- Texas legislators are tantalizingly close to passing legislation that would allow direct-to-consumer telehealth in the Lone Star State, while also giving doctors the leeway to use telemedicine to meet new patients.
House Bill 2697, sponsored by State Rep. Four Price, passed by a unanimous vote on Thursday. It must now be reconciled with Senate Bill 1107, which the Senate passed last month, before going to Gov. Greg Abbott for his expected signature.
The new law would allow Texas doctors to use a telemedicine platform – either audio-visual or store-and-forward with an audio connection – to establish a relationship with new patients. It also calls on the state’s Board of Pharmacy, Medial Board, Board of Nursing and Physician Assistant Board to amend their bylaws to allow physicians to prescribe medications via telemedicine.
The legislation opens the door for direct-to-consumer telehealth companies to operate in the state.
American Well CEO Roy Schoenberg, in an e-mail to mHealthIntelligence.com, praised the state for entering the “telehealth era.”
“We are thrilled that this bill has passed and we can now bring safe and effective telehealth to patients in Texas,” he wrote. “Beginning June 1, primary care and specialty care providers in Online Care Group, our clinical partner, will be available for telehealth visits in Texas.”
During a recent conference call on the company’s first quarter earnings, Teladoc CEO Jason Gorevic said the then-expected House approval of the bill “would represent a significant victory for the people of Texas in securing their path to quality, affordable and accessible healthcare.”

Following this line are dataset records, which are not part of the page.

## config.mk

```make
export PLATFORM = sky130hd
export DESIGN_NAME = bcr_tree_net
export DESIGN_NICKNAME = d
export VERILOG_FILES = /design/src/rtl/bcr_pkg.sv /design/src/rtl/bcr_seq.sv /design/src/rtl/bcr_bcast_tree.sv /design/src/rtl/bcr_sum_tree.sv /design/src/rtl/bcr_tree_net.sv
export SDC_FILE = /design/constraint.sdc
export NUM_CORES = 1
export LEC_CHECK = 0
export BUFFER_PORTS_ARGS = -buffer_cell sky130_fd_sc_hd__buf_4
export CAP_MARGIN = 5
export CORE_ASPECT_RATIO = 0.8
export CORE_UTILIZATION = 24
export DETAILED_ROUTE_END_ITERATION = 16
export HOLD_SLACK_MARGIN = 0.03
export PLACE_DENSITY = 0.45
export SLEW_MARGIN = 15
export SYNTH_ARGS = -nofsm -noshare
export SYNTH_HDL_FRONTEND = slang
export SYNTH_SLANG_ARGS = --single-unit
```

## constraint.sdc

```tcl
create_clock -name clk -period 1.9 [get_ports clk]
set_clock_uncertainty 0.1 [all_clocks]
set_input_delay 0.285 -clock clk [delete_from_list [all_inputs] [get_ports clk]]
set_output_delay 0.285 -clock clk [all_outputs]
set_load 0.02 [all_outputs]
```

## src/rtl/bcr_pkg.sv

```systemverilog
package bcr_pkg;

   typedef enum logic {
      MODE_BCAST  = 1'b0,
      MODE_REDUCE = 1'b1
   } net_mode_e;

   // register offset of the first node of tree level k (k >= 1) among the
   // N-2 intermediate nodes, counted from level 1 upward
   function automatic int node_off(input int n, input int k);
      return n - (n >> (k - 1));
   endfunction

   // offset of level m in the vector {intermediate regs, leaves}
   function automatic int kid_base(input int n, input int m);
      return 2 * n - 2 * (n >> m);
   endfunction

   // bit offset of level m in a packed vector whose level i holds
   // n>>i nodes of vw+i bits each
   function automatic int bit_off(input int n, input int vw, input int m);
      int acc;
      acc = 0;
      for (int i = 0; i < m; i++) acc += (n >> i) * (vw + i);
      return acc;
   endfunction

endpackage

```

## src/rtl/bcr_seq.sv

```systemverilog
module bcr_seq
   import bcr_pkg::*;
#(
   parameter int BC_LAT = 4,
   parameter int RD_LAT = 3
) (
   input  logic      clk,
   input  logic      rst_n,
   input  logic      start,
   input  net_mode_e mode,
   output logic      accept,
   output logic      busy,
   output logic      bcast_valid,
   output logic      sum_valid
);

   localparam int MAX_LAT = (BC_LAT > RD_LAT) ? BC_LAT : RD_LAT;
   localparam int CNT_W   = $clog2(MAX_LAT + 1);

   if (BC_LAT < 1 || RD_LAT < 1) begin : g_chk_lat
      $error("bcr_seq: latencies must be at least one cycle");
   end

   logic [CNT_W-1:0] cnt;
   net_mode_e        mode_q;
   logic             last;

   assign busy   = (cnt != '0);
   assign accept = start & ~busy;
   assign last   = (cnt == CNT_W'(1));

   always_ff @(posedge clk or negedge rst_n) begin
      if (!rst_n) begin
         cnt    <= '0;
         mode_q <= MODE_BCAST;
      end else if (accept) begin
         cnt    <= (mode == MODE_REDUCE) ? CNT_W'(RD_LAT) : CNT_W'(BC_LAT);
         mode_q <= mode;
      end else if (busy) begin
         cnt    <= cnt - CNT_W'(1);
      end
   end

   assign bcast_valid = last & (mode_q == MODE_BCAST);
   assign sum_valid   = last & (mode_q == MODE_REDUCE);

   AST_LOAD_LATENCY: assert property (@(posedge clk) disable iff (!rst_n)
      accept |=> cnt == (($past(mode) == MODE_REDUCE) ? CNT_W'(RD_LAT) : CNT_W'(BC_LAT)));

   AST_START_IGNORED: assert property (@(posedge clk) disable iff (!rst_n)
      (start && busy) |=> cnt == $past(cnt) - CNT_W'(1));

   AST_BUSY_AFTER_ACCEPT: assert property (@(posedge clk) disable iff (!rst_n)
      accept |=> busy);

   AST_VALID_SINGLE: assert property (@(posedge clk) disable iff (!rst_n)
      (bcast_valid || sum_valid) |=> !(bcast_valid || sum_valid));

   AST_VALID_EXCLUSIVE: assert property (@(posedge clk) disable iff (!rst_n)
      !(bcast_valid && sum_valid));

endmodule

```

## src/rtl/bcr_bcast_tree.sv

```systemverilog
module bcr_bcast_tree
   import bcr_pkg::*;
#(
   parameter  int N_PE  = 8,
   localparam int LVL   = $clog2(N_PE),
   localparam int IDX_W = LVL
) (
   input  logic             clk,
   input  logic             rst_n,
   input  logic             accept,
   input  logic             use_root,
   input  logic             root_bit_in,
   input  logic [IDX_W-1:0] src_idx,
   input  logic [N_PE-1:0]  pe_bit_in,
   output logic [N_PE-1:0]  pe_bit_out
);

   localparam int TOP_KID = kid_base(N_PE, LVL - 1);

   logic [N_PE-1:0]   leaf_g;   // leaves isolated except the source
   logic [N_PE-3:0]   up_r;     // rootward node registers
   logic [N_PE-3:0]   dn_r;     // leafward node registers
   logic [2*N_PE-3:0] up_all;
   logic              root_q;
   logic              use_root_q;
   logic              root_top;

   assign leaf_g = use_root ? '0 : (pe_bit_in & (N_PE'(1) << src_idx));
   assign up_all = {up_r, leaf_g};

   always_ff @(posedge clk or negedge rst_n) begin
      if (!rst_n) begin
         root_q     <= 1'b0;
         use_root_q <= 1'b0;
      end else if (accept) begin
         root_q     <= root_bit_in;
         use_root_q <= use_root;
      end
   end

   // turnaround at the root is combinational
   assign root_top = use_root_q ? root_q : (up_all[TOP_KID] | up_all[TOP_KID+1]);

   for (genvar k = 1; k < LVL; k++) begin : g_lvl
      localparam int NN  = N_PE >> k;
      localparam int OFF = node_off(N_PE, k);
      localparam int KB  = kid_base(N_PE, k - 1);
      for (genvar j = 0; j < NN; j++) begin : g_node
         always_ff @(posedge clk or negedge rst_n) begin
            if (!rst_n) up_r[OFF+j] <= 1'b0;
            else        up_r[OFF+j] <= up_all[KB+2*j] | up_all[KB+2*j+1];
         end
         if (k == LVL - 1) begin : g_top
            always_ff @(posedge clk or negedge rst_n) begin
               if (!rst_n) dn_r[OFF+j] <= 1'b0;
               else        dn_r[OFF+j] <= root_top;
            end
         end else begin : g_mid
            localparam int POFF = node_off(N_PE, k + 1);
            always_ff @(posedge clk or negedge rst_n) begin
               if (!rst_n) dn_r[OFF+j] <= 1'b0;
               else        dn_r[OFF+j] <= dn_r[POFF+j/2];
            end
         end
      end
   end

   for (genvar i = 0; i < N_PE; i++) begin : g_leaf
      assign pe_bit_out[i] = dn_r[i/2];
   end

endmodule

```

## src/rtl/bcr_sum_tree.sv

```systemverilog
module bcr_sum_tree
   import bcr_pkg::*;
#(
   parameter  int N_PE       = 8,
   parameter  int VAL_W      = 8,
   parameter  bit SUM_SIGNED = 1'b0,
   localparam int LVL        = $clog2(N_PE),
   localparam int SUM_W      = VAL_W + LVL
) (
   input  logic                  clk,
   input  logic                  rst_n,
   input  logic [N_PE*VAL_W-1:0] pe_val_in,
   output logic [SUM_W-1:0]      sum_out
);

   localparam int LEAF_BITS = N_PE * VAL_W;
   localparam int TOT       = bit_off(N_PE, VAL_W, LVL + 1);

   logic [TOT-LEAF_BITS-1:0] node_r;
   logic [TOT-1:0]           sum_all;

   assign sum_all = {node_r, pe_val_in};

   for (genvar k = 1; k <= LVL; k++) begin : g_lvl
      localparam int NN = N_PE >> k;
      localparam int W  = VAL_W + k;
      localparam int CW = W - 1;
      localparam int PB = bit_off(N_PE, VAL_W, k - 1);
      localparam int MB = bit_off(N_PE, VAL_W, k) - LEAF_BITS;
      for (genvar j = 0; j < NN; j++) begin : g_node
         logic [CW-1:0] a_w;
         logic [CW-1:0] b_w;
         logic [W-1:0]  s_w;
         assign a_w = sum_all[PB+(2*j)*CW +: CW];
         assign b_w = sum_all[PB+(2*j+1)*CW +: CW];
         if (SUM_SIGNED) begin : g_sext
            assign s_w = {a_w[CW-1], a_w} + {b_w[CW-1], b_w};
         end else begin : g_zext
            assign s_w = {1'b0, a_w} + {1'b0, b_w};
         end
         always_ff @(posedge clk or negedge rst_n) begin
            if (!rst_n) node_r[MB+j*W +: W] <= '0;
            else        node_r[MB+j*W +: W] <= s_w;
         end
      end
   end

   assign sum_out = sum_all[bit_off(N_PE, VAL_W, LVL) +: SUM_W];

endmodule

```

## src/rtl/bcr_tree_net.sv

```systemverilog
module bcr_tree_net
   import bcr_pkg::*;
#(
   parameter  int N_PE       = 8,
   parameter  int VAL_W      = 8,
   parameter  bit SUM_SIGNED = 1'b0,
   localparam int LVL        = $clog2(N_PE),
   localparam int SUM_W      = VAL_W + LVL
) (
   input  logic                  clk,
   input  logic                  rst_n,
   input  logic                  start,
   input  logic                  mode,
   input  logic [LVL-1:0]        src_idx,
   input  logic                  use_root,
   input  logic                  root_bit_in,
   input  logic [N_PE-1:0]       pe_bit_in,
   input  logic [N_PE*VAL_W-1:0] pe_val_in,
   output logic [N_PE-1:0]       pe_bit_out,
   output logic                  bcast_valid,
   output logic [SUM_W-1:0]      sum_out,
   output logic                  sum_valid,
   output logic                  busy
);

   localparam int BC_LAT = 2 * (LVL - 1);
   localparam int RD_LAT = LVL;

   if (N_PE < 4 || (N_PE & (N_PE - 1)) != 0) begin : g_chk_n
      $error("bcr_tree_net: N_PE must be a power of two of at least 4");
   end
   if (VAL_W < 1) begin : g_chk_w
      $error("bcr_tree_net: VAL_W must be positive");
   end

   logic accept;

   bcr_seq #(
      .BC_LAT (BC_LAT),
      .RD_LAT (RD_LAT)
   ) i_seq (
      .clk         (clk),
      .rst_n       (rst_n),
      .start       (start),
      .mode        (net_mode_e'(mode)),
      .accept      (accept),
      .busy        (busy),
      .bcast_valid (bcast_valid),
      .sum_valid   (sum_valid)
   );

   bcr_bcast_tree #(
      .N_PE (N_PE)
   ) i_bcast (
      .clk         (clk),
      .rst_n       (rst_n),
      .accept      (accept),
      .use_root    (use_root),
      .root_bit_in (root_bit_in),
      .src_idx     (src_idx),
      .pe_bit_in   (pe_bit_in),
      .pe_bit_out  (pe_bit_out)
   );

   bcr_sum_tree #(
      .N_PE       (N_PE),
      .VAL_W      (VAL_W),
      .SUM_SIGNED (SUM_SIGNED)
   ) i_sum (
      .clk       (clk),
      .rst_n     (rst_n),
      .pe_val_in (pe_val_in),
      .sum_out   (sum_out)
   );

   AST_LEAVES_AGREE: assert property (@(posedge clk) disable iff (!rst_n)
      bcast_valid |-> (pe_bit_out == {N_PE{pe_bit_out[0]}}));

endmodule

```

The legislation could end the long-standing feud between the Texas Board of Medicine and Teladoc, which had objected to language in the state’s current laws that prohibit audio-only telehealth companies from treating patients and require a face-to-face meeting between doctors and new patients before prescriptions are issued.

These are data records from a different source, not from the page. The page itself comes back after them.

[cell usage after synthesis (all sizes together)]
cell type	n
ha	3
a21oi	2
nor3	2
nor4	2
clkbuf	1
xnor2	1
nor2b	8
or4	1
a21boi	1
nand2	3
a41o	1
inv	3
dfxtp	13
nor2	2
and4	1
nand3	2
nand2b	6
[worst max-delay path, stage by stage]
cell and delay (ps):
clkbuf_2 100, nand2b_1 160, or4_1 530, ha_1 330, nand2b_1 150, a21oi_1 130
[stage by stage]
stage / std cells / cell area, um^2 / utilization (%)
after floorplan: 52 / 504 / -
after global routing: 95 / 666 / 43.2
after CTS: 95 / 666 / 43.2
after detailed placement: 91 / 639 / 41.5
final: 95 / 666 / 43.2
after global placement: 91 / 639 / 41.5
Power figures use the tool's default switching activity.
===== config.mk =====
export PLATFORM = sky130hd
export DESIGN_NAME = flash_pgm_seq
export DESIGN_NICKNAME = d
export VERILOG_FILES = /design/src/rtl/flash_pgm_pkg.sv /design/src/rtl/pgm_frame_rx.sv /design/src/rtl/pgm_ctrl.sv /design/src/rtl/flash_array.sv /design/src/rtl/flash_pgm_seq.sv
export SDC_FILE = /design/constraint.sdc
export NUM_CORES = 2
export LEC_CHECK = 0
export ABC_CLOCK_PERIOD_IN_PS = 6350
export BUFFER_PORTS_ARGS = -buffer_cell sky130_fd_sc_hd__buf_2
export CORE_ASPECT_RATIO = 0.8
export CORE_UTILIZATION = 55
export DETAILED_ROUTE_END_ITERATION = 16
export PLACE_DENSITY = 0.71
export REMOVE_ABC_BUFFERS = 1
export SYNTH_ARGS = -nofsm -noshare
export SYNTH_HDL_FRONTEND = slang
export SYNTH_SLANG_ARGS = --single-unit

===== constraint.sdc =====
create_clock -name clk -period 6.35 [get_ports clk]
set_clock_uncertainty 0.2 [all_clocks]
set_input_delay 1.27 -clock clk [delete_from_list [all_inputs] [get_ports clk]]
set_output_delay 1.27 -clock clk [all_outputs]
set_load 0.005 [all_outputs]
==> src/rtl/addr_map.sv <==
module addr_map #(
    parameter int BEAT_W = 2
) (
    input  logic              order_ilv,
    input  logic [BEAT_W-1:0] start_bits,
    input  logic [BEAT_W-1:0] beat,
    output logic [BEAT_W-1:0] low_bits
);
    logic [BEAT_W-1:0] ilv_bits, lin_bits;

    assign ilv_bits = start_bits ^ beat;
    assign lin_bits = start_bits + beat;
    assign low_bits = order_ilv ? ilv_bits : lin_bits;
endmodule

==> src/rtl/burst_addr_gen.sv <==
module burst_addr_gen #(
    parameter int ADDR_W    = 16,
    parameter int BURST_LEN = 4
) (
    input  logic              clk,
    input  logic              rst_n,
    input  logic [ADDR_W-1:0] ext_addr,
    input  logic              start,
    input  logic              step_n,
    input  logic              order_ilv,
    output logic [ADDR_W-1:0] addr_out
);
    localparam int BEAT_W = $clog2(BURST_LEN);

    logic [ADDR_W-1:0] base_q;
    logic [BEAT_W-1:0] beat;
    logic [BEAT_W-1:0] low_bits;

    always_ff @(posedge clk or negedge rst_n) begin
        if (!rst_n)     base_q <= '0;
        else if (start) base_q <= ext_addr;
    end

    burst_ctrl #(.BEAT_W(BEAT_W)) u_ctrl (
        .clk    (clk),
        .rst_n  (rst_n),
        .start  (start),
        .step_n (step_n),
        .beat   (beat)
    );

    addr_map #(.BEAT_W(BEAT_W)) u_map (
        .order_ilv  (order_ilv),
        .start_bits (base_q[BEAT_W-1:0]),
        .beat       (beat),
        .low_bits   (low_bits)
    );

    assign addr_out = {base_q[ADDR_W-1:BEAT_W], low_bits};
endmodule

==> config.mk <==
export PLATFORM = sky130hd
export DESIGN_NAME = burst_addr_gen
export DESIGN_NICKNAME = d
export VERILOG_FILES = /design/src/rtl/burst_pkg.sv /design/src/rtl/burst_ctrl.sv /design/src/rtl/addr_map.sv /design/src/rtl/burst_addr_gen.sv
export SDC_FILE = /design/constraint.sdc
export NUM_CORES = 1
export LEC_CHECK = 0
export BUFFER_PORTS_ARGS = -buffer_cell sky130_fd_sc_hd__buf_2
export CAP_MARGIN = 20
export CORE_UTILIZATION = 40
export DETAILED_ROUTE_END_ITERATION = 6
export PLACE_DENSITY = 0.72
export SETUP_SLACK_MARGIN = 0.02
export SYNTH_ARGS = -nofsm -noshare
export SYNTH_HDL_FRONTEND = slang
export SYNTH_SLANG_ARGS = --single-unit
==> constraint.sdc <==
create_clock -name clk -period 2.8 [get_ports clk]
set_input_delay 0.56 -clock clk [delete_from_list [all_inputs] [get_ports clk]]
set_output_delay 0.56 -clock clk [all_outputs]
set_load 0.01 [all_outputs]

That dispute percolated into a federal antitrust lawsuit filed by Teladoc against the TMB, charging the board with interfering with its right to do business in the state. That lawsuit is currently on hold, and Gorevic said during the earning call he expects the new law will “resolve our outstanding issues with the Texas Medical Board.”
The seeds for a resolution were planted in 2016 when several groups, including the Texas Medical Association, Texas Hospital Association, Texas Academy of Family Physicians, the University of Texas and the Texas e-Healthcare Alliance, met behind closed doors to hash out new telemedicine guidelines. That led State Sen. Perry Schwertner, R-Georgetown, chairman of the Senate Committee on Health and Human Services and an orthopedic surgeon, to submit his bill in February, with Rep. Price submitting a similar bill to the House.
The state’s powerful doctors’ lobby had, in the past, pushed back against efforts to make telehealth an accepted means of establishing the physician-patient relationship, arguing that a doctor should be made to see a patient in person before using the platform as a means of care.
They also argued that telemedicine services can erode the quality of healthcare – a dispute that tangled the American Medical Association’s efforts to draft ethical guidelines for telemedicine for more than a year, before the AMA approved the guidelines last year.
Earlier this year, Texas Medical Association President Don Read, MD, said the new legislation would meet with approval from his group as long as telemedicine visits are held to the same standards of care as in-person visits.
“We think that it should meet the same standards of care as if I see somebody in my office,” Read told the Austin Business Journal during a Feb. 7 visit to the state capital. “We’re on board, as long as we can have that. The model that led to all this problem, they didn’t want a doctor-patient relationship. They just wanted to say, give us a call, we’ll prescribe and charge you $65, and we’ll keep going.”
Both bills contain language banning doctors from prescribing abortion-causing drugs via telemedicine. With the bill’s passage into law, Texas would become the 20th state to specifically ban abortions by telemedicine.
The House bill contains a nod to telehealth parity, adding language preventing health plans from excluding telemedicine services based solely on the fact that such services aren’t offered in-person and mandating that co-payments, deductibles and co-insurance not exceed rates set for in-person services.
Writing earlier this year in Lexology, Michelle Apodaca and Neil Issar of the law firm of Hayes and Boone LLP pointed out that state Health and Human Services Commission reports show a more than 30 percent increase in consumer use of telemedicine in Texas from 2014-15, as well as a 63 percent boost in provider use of the technology. In addition, state Medicaid spending on telemedicine during that year rose from $3.7 million to $6.1 million, a 63 percent increase.
“Texas is not the only state with a shifting telemedicine landscape. In 2016, 44 states introduced over 150 telemedicine-related pieces of legislation addressing issues ranging from licensing and reimbursement to delivery standards,” the two wrote. “As Texas and other states continue to respond to the growing utilization of technology in the delivery of healthcare, lawmakers will almost certainly continue to adopt and amend state laws and regulations with an eye towards telemedicine.”